Scan the records for the word "signed". Copy each line that includes it.

(Information given begins)

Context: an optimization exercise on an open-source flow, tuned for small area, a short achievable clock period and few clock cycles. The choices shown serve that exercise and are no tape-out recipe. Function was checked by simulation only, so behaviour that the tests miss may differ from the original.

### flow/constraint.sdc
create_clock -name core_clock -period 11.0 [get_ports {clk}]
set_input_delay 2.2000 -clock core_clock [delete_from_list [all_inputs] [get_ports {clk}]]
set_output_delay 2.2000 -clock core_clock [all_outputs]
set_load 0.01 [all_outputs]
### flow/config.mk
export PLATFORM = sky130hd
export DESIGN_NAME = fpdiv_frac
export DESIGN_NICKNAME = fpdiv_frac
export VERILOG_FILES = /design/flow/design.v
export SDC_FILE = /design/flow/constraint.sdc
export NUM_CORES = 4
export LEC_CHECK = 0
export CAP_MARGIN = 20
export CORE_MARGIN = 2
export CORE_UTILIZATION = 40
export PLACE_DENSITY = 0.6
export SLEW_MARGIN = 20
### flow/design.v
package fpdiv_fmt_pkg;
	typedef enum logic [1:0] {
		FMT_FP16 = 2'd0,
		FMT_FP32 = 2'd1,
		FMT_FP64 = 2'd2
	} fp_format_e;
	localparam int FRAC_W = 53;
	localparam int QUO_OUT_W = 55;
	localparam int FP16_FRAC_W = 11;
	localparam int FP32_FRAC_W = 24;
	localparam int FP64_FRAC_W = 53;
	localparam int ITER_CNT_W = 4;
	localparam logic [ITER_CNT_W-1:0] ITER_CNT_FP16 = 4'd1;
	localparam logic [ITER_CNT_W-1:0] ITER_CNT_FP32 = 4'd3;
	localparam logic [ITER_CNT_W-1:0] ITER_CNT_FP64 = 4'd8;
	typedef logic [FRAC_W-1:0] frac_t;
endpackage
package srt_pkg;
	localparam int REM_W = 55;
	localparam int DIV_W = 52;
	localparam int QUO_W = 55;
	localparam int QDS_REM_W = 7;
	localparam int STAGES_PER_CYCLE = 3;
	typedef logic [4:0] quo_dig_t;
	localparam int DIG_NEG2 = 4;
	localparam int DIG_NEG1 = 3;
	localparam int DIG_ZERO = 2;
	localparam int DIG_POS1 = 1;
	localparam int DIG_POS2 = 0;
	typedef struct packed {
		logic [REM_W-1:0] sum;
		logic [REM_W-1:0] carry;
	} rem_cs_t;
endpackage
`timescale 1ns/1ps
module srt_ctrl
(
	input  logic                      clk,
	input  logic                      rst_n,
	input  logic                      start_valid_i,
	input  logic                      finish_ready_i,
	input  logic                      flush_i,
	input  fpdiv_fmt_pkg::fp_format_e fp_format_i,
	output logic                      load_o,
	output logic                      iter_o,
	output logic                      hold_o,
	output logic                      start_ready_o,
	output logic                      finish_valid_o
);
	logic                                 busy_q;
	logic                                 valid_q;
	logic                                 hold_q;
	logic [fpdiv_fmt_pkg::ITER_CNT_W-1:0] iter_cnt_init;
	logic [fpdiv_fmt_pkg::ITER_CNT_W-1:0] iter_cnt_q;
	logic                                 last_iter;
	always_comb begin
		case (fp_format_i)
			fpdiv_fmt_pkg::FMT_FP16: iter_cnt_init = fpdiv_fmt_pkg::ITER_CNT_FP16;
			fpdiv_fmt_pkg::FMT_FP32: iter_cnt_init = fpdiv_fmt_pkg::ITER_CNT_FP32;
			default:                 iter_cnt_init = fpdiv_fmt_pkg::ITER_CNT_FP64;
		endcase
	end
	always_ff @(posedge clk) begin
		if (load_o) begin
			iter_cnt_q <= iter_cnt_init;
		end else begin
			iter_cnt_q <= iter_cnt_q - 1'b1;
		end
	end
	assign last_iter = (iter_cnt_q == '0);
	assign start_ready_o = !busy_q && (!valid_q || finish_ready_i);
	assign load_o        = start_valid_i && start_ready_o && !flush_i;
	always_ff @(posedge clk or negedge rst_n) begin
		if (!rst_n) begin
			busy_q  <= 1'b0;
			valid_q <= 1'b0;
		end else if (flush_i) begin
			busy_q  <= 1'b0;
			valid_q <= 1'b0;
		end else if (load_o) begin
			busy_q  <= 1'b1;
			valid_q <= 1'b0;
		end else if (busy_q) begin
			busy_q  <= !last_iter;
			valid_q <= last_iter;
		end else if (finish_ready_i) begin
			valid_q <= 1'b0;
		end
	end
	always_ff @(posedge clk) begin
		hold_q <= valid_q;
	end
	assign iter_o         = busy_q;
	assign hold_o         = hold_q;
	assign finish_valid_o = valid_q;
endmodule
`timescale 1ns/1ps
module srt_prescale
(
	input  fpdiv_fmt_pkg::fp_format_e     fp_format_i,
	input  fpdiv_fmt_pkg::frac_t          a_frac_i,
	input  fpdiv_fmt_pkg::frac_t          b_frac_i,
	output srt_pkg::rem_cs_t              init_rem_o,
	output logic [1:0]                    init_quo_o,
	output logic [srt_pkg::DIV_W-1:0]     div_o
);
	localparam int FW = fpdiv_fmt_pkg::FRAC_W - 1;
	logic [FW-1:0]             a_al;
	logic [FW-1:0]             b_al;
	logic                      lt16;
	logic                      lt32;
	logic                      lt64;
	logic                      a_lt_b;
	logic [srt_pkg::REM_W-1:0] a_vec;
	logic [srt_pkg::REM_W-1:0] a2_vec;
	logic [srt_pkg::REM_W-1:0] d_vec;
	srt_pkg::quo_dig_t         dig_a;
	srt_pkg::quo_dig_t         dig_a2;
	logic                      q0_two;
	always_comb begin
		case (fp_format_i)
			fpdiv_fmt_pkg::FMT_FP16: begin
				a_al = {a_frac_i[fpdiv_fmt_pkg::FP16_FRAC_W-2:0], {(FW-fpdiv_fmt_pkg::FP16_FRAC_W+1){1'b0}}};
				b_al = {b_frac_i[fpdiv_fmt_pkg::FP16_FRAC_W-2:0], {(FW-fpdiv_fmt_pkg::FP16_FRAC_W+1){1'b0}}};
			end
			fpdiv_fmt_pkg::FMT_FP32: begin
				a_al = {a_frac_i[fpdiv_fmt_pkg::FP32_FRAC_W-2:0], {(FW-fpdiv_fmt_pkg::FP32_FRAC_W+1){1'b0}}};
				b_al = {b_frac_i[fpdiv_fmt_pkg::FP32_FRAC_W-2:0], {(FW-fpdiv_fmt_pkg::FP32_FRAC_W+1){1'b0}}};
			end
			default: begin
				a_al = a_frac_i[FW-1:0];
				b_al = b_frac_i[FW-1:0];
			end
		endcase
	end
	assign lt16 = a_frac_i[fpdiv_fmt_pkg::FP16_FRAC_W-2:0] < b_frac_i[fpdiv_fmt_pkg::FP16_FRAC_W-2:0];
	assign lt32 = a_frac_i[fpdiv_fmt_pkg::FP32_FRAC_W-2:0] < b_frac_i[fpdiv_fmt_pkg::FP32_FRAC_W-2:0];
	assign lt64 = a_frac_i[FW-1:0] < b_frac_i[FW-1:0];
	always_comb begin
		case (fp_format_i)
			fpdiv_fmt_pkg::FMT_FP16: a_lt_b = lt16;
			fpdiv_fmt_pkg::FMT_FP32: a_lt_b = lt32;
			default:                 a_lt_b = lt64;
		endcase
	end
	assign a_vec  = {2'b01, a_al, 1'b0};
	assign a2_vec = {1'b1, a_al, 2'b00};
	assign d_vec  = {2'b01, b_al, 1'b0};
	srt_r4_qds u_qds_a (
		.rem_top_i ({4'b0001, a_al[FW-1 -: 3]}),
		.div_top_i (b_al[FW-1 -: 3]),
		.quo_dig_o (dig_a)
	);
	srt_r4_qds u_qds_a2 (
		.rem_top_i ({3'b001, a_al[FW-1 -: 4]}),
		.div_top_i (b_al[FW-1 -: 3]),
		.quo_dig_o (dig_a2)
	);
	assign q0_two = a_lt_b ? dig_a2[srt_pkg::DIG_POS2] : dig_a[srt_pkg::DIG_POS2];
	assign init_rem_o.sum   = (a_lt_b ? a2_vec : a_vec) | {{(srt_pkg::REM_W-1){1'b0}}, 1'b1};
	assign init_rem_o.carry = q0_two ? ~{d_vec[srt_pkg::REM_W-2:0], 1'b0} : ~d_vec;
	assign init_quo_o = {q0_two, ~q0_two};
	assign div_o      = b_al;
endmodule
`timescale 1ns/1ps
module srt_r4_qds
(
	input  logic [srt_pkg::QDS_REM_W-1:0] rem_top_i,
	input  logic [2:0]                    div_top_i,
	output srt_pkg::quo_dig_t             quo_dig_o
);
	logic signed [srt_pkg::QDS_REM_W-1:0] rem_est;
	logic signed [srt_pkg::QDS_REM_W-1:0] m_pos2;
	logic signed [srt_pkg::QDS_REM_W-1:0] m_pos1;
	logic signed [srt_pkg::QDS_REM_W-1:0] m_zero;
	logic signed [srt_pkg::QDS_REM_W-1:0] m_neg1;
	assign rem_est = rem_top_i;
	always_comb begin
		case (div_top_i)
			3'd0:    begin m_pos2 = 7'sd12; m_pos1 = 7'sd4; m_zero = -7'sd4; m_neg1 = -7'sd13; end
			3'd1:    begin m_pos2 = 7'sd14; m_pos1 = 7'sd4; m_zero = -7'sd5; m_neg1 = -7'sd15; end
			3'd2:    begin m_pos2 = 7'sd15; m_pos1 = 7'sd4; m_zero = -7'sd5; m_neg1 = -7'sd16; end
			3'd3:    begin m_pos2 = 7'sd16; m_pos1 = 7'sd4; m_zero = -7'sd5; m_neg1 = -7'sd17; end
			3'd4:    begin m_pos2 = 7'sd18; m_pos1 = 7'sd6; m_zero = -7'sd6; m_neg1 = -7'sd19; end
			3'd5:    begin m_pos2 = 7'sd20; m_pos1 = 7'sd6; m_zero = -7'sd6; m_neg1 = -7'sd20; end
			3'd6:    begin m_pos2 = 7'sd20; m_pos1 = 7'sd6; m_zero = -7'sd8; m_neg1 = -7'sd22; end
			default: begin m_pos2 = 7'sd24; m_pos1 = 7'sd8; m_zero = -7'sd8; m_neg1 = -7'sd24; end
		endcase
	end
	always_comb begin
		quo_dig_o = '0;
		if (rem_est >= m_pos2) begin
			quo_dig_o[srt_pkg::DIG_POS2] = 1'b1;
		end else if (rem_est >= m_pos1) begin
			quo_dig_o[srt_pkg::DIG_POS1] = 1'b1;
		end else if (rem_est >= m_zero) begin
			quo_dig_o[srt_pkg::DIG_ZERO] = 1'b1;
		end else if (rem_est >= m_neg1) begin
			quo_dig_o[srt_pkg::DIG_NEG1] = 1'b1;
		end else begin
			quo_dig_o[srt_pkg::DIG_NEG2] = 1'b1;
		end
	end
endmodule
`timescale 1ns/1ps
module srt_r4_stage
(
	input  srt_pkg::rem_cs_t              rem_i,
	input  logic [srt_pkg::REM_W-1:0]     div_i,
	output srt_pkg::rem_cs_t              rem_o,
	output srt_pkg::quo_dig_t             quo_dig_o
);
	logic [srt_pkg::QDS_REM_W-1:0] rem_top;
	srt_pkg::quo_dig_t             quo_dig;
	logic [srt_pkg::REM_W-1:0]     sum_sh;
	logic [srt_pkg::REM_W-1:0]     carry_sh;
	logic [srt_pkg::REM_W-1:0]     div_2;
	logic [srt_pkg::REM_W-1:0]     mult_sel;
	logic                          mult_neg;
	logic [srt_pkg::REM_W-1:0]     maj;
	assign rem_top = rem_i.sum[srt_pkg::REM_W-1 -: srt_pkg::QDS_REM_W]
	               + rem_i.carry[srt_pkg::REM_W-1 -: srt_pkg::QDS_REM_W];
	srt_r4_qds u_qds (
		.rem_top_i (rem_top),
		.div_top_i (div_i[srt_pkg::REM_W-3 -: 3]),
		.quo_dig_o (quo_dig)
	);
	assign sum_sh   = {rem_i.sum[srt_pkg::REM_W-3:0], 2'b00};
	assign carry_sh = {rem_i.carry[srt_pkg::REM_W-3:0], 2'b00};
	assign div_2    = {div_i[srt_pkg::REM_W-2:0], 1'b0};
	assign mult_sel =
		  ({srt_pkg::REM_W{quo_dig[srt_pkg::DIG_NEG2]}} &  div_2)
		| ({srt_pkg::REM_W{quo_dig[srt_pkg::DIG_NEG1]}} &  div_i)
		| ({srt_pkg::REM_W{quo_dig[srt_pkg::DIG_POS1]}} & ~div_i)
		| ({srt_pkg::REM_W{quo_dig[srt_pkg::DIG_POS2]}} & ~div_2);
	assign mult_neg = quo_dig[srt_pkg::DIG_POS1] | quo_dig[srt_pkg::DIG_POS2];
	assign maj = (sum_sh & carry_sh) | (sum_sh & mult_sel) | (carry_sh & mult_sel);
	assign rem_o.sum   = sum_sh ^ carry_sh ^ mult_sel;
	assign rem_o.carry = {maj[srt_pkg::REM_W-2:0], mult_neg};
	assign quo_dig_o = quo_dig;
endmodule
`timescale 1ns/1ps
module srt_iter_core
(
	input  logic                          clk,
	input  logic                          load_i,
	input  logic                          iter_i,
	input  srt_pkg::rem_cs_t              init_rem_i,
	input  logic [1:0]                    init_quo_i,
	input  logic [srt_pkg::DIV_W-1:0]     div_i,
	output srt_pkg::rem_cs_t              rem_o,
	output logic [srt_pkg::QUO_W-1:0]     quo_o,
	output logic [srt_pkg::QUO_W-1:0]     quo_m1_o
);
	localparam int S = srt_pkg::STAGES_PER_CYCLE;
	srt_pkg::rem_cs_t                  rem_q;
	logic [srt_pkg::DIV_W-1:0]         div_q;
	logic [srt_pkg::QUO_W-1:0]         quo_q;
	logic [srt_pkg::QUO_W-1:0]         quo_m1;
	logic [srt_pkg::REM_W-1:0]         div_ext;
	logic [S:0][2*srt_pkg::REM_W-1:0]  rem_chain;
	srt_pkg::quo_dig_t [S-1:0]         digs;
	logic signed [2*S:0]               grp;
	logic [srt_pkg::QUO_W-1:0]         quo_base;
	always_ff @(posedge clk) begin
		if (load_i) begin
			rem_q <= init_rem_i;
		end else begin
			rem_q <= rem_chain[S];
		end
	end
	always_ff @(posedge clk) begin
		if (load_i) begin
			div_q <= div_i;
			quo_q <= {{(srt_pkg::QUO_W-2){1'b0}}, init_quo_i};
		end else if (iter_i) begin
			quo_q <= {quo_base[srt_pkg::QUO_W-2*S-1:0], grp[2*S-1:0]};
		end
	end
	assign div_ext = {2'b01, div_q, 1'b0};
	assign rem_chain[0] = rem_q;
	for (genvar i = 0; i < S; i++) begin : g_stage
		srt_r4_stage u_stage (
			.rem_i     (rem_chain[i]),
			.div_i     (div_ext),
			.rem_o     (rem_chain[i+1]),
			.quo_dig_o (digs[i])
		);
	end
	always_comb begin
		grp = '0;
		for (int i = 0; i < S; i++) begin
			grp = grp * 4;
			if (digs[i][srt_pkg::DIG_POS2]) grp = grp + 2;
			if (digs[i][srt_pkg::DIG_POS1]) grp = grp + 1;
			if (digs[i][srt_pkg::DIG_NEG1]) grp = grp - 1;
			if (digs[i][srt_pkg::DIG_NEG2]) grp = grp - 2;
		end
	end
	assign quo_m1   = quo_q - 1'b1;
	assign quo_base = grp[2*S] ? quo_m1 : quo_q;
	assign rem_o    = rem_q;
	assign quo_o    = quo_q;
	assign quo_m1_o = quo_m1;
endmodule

(Information given ends)

Written solution
	logic signed [srt_pkg::QDS_REM_W-1:0] rem_est;
	logic signed [srt_pkg::QDS_REM_W-1:0] m_pos2;
	logic signed [srt_pkg::QDS_REM_W-1:0] m_pos1;
	logic signed [srt_pkg::QDS_REM_W-1:0] m_zero;
	logic signed [srt_pkg::QDS_REM_W-1:0] m_neg1;
	logic signed [2*S:0]               grp;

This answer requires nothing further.